3 risposte a “LibroCo distributore nazionale dei titoli Autodafé

  1. Mi sono resa conto che la distribuzione e’ uno dei nodi dolenti; molte case Editrici pubblicano, anche senza contributo finanziario, ma non distribuiscono e non promuovono il libro. Mancanza di tempo, di soldi, di personale? Pubblichino meno!

  2. Sicuramente è un bel passo in avanti ma la distribuzione è un punto dolente. Se i libri non sono sugli scaffali, la richiesta di ordinarlo sarà sempre minimale, legato cioé alla ricerca di quel determinato titolo. D’altra parte librerie e grandi catene preferiscono esporre i titoli che vanno di moda o delle grandi case editrici. I motivi? Non lo so ma forse dipendono dalla visibilità.

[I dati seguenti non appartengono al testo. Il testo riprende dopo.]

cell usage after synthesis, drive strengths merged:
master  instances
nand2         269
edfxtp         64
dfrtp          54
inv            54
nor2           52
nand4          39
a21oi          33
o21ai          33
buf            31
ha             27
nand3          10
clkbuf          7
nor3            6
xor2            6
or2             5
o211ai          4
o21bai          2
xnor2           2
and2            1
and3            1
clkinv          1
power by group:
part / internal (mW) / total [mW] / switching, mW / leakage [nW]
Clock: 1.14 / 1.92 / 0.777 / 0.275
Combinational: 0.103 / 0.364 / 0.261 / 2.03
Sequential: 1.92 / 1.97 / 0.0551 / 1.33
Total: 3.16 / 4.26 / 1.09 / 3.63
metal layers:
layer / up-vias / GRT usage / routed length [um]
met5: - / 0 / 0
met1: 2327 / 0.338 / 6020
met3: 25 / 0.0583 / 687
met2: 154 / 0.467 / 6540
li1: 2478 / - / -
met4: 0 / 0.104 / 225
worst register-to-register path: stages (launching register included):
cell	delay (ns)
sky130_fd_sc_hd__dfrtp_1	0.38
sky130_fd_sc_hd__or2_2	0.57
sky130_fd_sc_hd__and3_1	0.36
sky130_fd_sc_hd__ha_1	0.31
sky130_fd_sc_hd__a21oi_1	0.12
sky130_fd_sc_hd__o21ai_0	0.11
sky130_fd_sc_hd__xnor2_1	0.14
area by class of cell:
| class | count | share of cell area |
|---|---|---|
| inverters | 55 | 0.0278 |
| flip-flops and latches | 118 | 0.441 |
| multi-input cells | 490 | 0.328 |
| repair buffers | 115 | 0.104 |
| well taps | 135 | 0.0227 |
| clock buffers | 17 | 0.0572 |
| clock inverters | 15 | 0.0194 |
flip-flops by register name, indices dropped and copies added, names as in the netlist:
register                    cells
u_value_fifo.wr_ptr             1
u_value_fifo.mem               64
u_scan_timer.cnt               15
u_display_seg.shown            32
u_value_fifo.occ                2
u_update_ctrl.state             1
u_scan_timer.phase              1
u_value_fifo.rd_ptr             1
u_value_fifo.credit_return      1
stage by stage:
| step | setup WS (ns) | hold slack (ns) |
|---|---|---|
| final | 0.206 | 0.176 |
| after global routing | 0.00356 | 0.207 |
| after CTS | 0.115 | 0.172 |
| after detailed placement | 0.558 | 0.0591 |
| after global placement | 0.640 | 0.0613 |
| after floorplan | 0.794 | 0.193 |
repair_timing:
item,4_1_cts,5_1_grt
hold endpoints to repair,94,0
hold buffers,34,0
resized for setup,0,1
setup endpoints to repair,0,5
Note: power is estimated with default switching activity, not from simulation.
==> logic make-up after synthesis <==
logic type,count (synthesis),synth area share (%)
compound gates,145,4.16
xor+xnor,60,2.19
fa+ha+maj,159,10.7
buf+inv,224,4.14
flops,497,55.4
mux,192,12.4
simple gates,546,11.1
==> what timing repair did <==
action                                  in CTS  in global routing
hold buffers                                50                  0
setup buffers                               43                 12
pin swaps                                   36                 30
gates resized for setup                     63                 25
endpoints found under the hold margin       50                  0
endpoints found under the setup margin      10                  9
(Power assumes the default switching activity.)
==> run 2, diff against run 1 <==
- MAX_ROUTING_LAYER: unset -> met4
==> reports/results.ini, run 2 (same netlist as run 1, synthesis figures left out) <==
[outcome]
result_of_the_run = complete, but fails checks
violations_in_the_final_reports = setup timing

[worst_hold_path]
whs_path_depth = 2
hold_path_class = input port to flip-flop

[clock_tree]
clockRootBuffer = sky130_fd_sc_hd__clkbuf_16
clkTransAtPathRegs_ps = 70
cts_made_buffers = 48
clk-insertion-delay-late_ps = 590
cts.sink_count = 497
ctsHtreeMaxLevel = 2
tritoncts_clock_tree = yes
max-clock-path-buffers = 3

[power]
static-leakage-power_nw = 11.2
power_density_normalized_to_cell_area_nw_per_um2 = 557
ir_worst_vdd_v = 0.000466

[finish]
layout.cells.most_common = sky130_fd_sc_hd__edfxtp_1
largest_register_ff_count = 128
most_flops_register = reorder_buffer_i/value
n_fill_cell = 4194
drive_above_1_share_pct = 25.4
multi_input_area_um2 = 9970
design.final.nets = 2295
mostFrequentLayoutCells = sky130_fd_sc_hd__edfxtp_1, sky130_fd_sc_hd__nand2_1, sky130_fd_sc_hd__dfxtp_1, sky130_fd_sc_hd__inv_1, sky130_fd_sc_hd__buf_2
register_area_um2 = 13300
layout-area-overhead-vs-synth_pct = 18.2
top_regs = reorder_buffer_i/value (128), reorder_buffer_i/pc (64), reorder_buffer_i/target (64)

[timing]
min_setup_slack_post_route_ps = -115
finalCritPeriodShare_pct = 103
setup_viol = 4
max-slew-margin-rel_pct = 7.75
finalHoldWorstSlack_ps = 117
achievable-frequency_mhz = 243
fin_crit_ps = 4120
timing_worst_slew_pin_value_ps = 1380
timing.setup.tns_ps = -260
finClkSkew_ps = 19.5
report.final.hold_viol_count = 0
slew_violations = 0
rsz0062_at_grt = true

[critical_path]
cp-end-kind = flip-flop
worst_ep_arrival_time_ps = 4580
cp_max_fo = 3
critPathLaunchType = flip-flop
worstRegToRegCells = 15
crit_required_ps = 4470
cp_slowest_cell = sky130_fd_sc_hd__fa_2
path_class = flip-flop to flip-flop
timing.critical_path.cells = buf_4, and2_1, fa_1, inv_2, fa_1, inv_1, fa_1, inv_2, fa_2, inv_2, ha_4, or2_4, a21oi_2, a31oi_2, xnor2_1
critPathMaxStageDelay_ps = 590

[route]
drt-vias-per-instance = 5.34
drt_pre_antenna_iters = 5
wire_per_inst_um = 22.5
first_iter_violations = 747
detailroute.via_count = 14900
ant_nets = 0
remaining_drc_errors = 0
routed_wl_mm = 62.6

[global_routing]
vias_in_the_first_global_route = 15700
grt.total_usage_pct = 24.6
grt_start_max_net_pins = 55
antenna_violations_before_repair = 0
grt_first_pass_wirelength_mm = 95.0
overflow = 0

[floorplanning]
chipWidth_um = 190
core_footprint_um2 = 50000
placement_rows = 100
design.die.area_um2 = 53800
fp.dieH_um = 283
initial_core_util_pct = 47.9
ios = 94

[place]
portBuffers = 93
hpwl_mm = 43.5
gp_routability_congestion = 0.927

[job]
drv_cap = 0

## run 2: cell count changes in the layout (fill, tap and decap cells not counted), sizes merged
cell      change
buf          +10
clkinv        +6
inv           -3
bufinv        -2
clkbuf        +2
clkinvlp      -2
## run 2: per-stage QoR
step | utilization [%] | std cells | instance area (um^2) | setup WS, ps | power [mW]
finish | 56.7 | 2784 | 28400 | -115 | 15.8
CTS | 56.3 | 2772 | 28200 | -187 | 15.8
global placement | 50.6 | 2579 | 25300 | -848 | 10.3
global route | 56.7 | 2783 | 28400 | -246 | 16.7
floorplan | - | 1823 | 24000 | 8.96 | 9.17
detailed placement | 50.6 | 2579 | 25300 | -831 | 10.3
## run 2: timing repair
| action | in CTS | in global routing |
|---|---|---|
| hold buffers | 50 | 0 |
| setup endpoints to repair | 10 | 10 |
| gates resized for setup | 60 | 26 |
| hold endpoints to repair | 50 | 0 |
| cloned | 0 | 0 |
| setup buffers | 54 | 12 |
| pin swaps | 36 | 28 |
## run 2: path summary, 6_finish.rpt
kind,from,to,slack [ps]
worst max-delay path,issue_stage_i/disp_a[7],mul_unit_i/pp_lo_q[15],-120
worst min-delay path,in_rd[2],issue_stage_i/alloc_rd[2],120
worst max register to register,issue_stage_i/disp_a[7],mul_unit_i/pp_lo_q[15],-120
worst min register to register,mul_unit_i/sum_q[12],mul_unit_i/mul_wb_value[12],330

  3. L’accordo con un distributore nazionale è una notizia di grande rilevanza per l’editore, ma anche per tutti gli attori della squadra di Autodafé, come per chi da anni segue questa bellissima realtà editoriale, che spesso ha fatto del donchisciottesco andare controcorrente la sua vocazione e la sua peculiarità identitaria. Ma Don Chisciotte non è uno stupido, è solo un uomo che ha visto in anticipo nella sua fantasia cose che i Sancho vedranno solo alla fine di tutta la storia.
    Naturalmente nessuno è così ingenuo da credere che la reperibilità potenziale dei libri produca automaticamente la loro presenza fisica massiccia nelle librerie di catena e che possa pertanto da sola invertire i rapporti di forza fra chi è artigiano del libro e i mastodontici gruppi editoriali.
    Però questo è il primo step per iniziare una nuova partita, per così dire, ad armi pari: case editrici come Autodafé non potranno mai aspirare ad avere, come proprio target, una famiglia che, appena uscita dalla Multisala dove si è ingozzata di cinepanettoni, entra nello store Mondadori per acciuffare al volo l’ultimo saggio di Vespa o l’autobiografia scandalistica di Cristiano Ronaldo. Tuttavia e per converso c’è uno zoccolo duro di lettori appassionati e attenti che segue con tenacia le realtà editoriali più serie e ricche culturalmente e fa dei loro titoli dei veri e propri romanzi cult, che finiscono così per diventare longseller.
    L’ho potuto costatare da autore, ma anche da lettore.
    Un aneddoto, per chiarire meglio il concetto: recentemente, nello scantinato di un grosso bookstore della città in cui abito, ho trovato l’opera omnia di Moccia (!) all’80% di sconto, praticamente 2/3 euro a volume, ed ho scorto la gente che sfilava indifferente o inorridita: quei libri sono rimasti là per mesi intatti, prima di essere, credo, macerati; di converso ho notato che sempre più persone cominciano ad interrogarsi sulle dinamiche editoriali ed a premiare le piccole realtà di qualità.
    A partire da questo primo passo forse possiamo pensare di vincere la nostra partita; a meno che non cerchiamo di giocare la partita d’altri o, peggio, di scambiare il fischio di inizio con quello di fine incontro.
    Sì, miei cari Sancho, la tenzone è appena cominciata!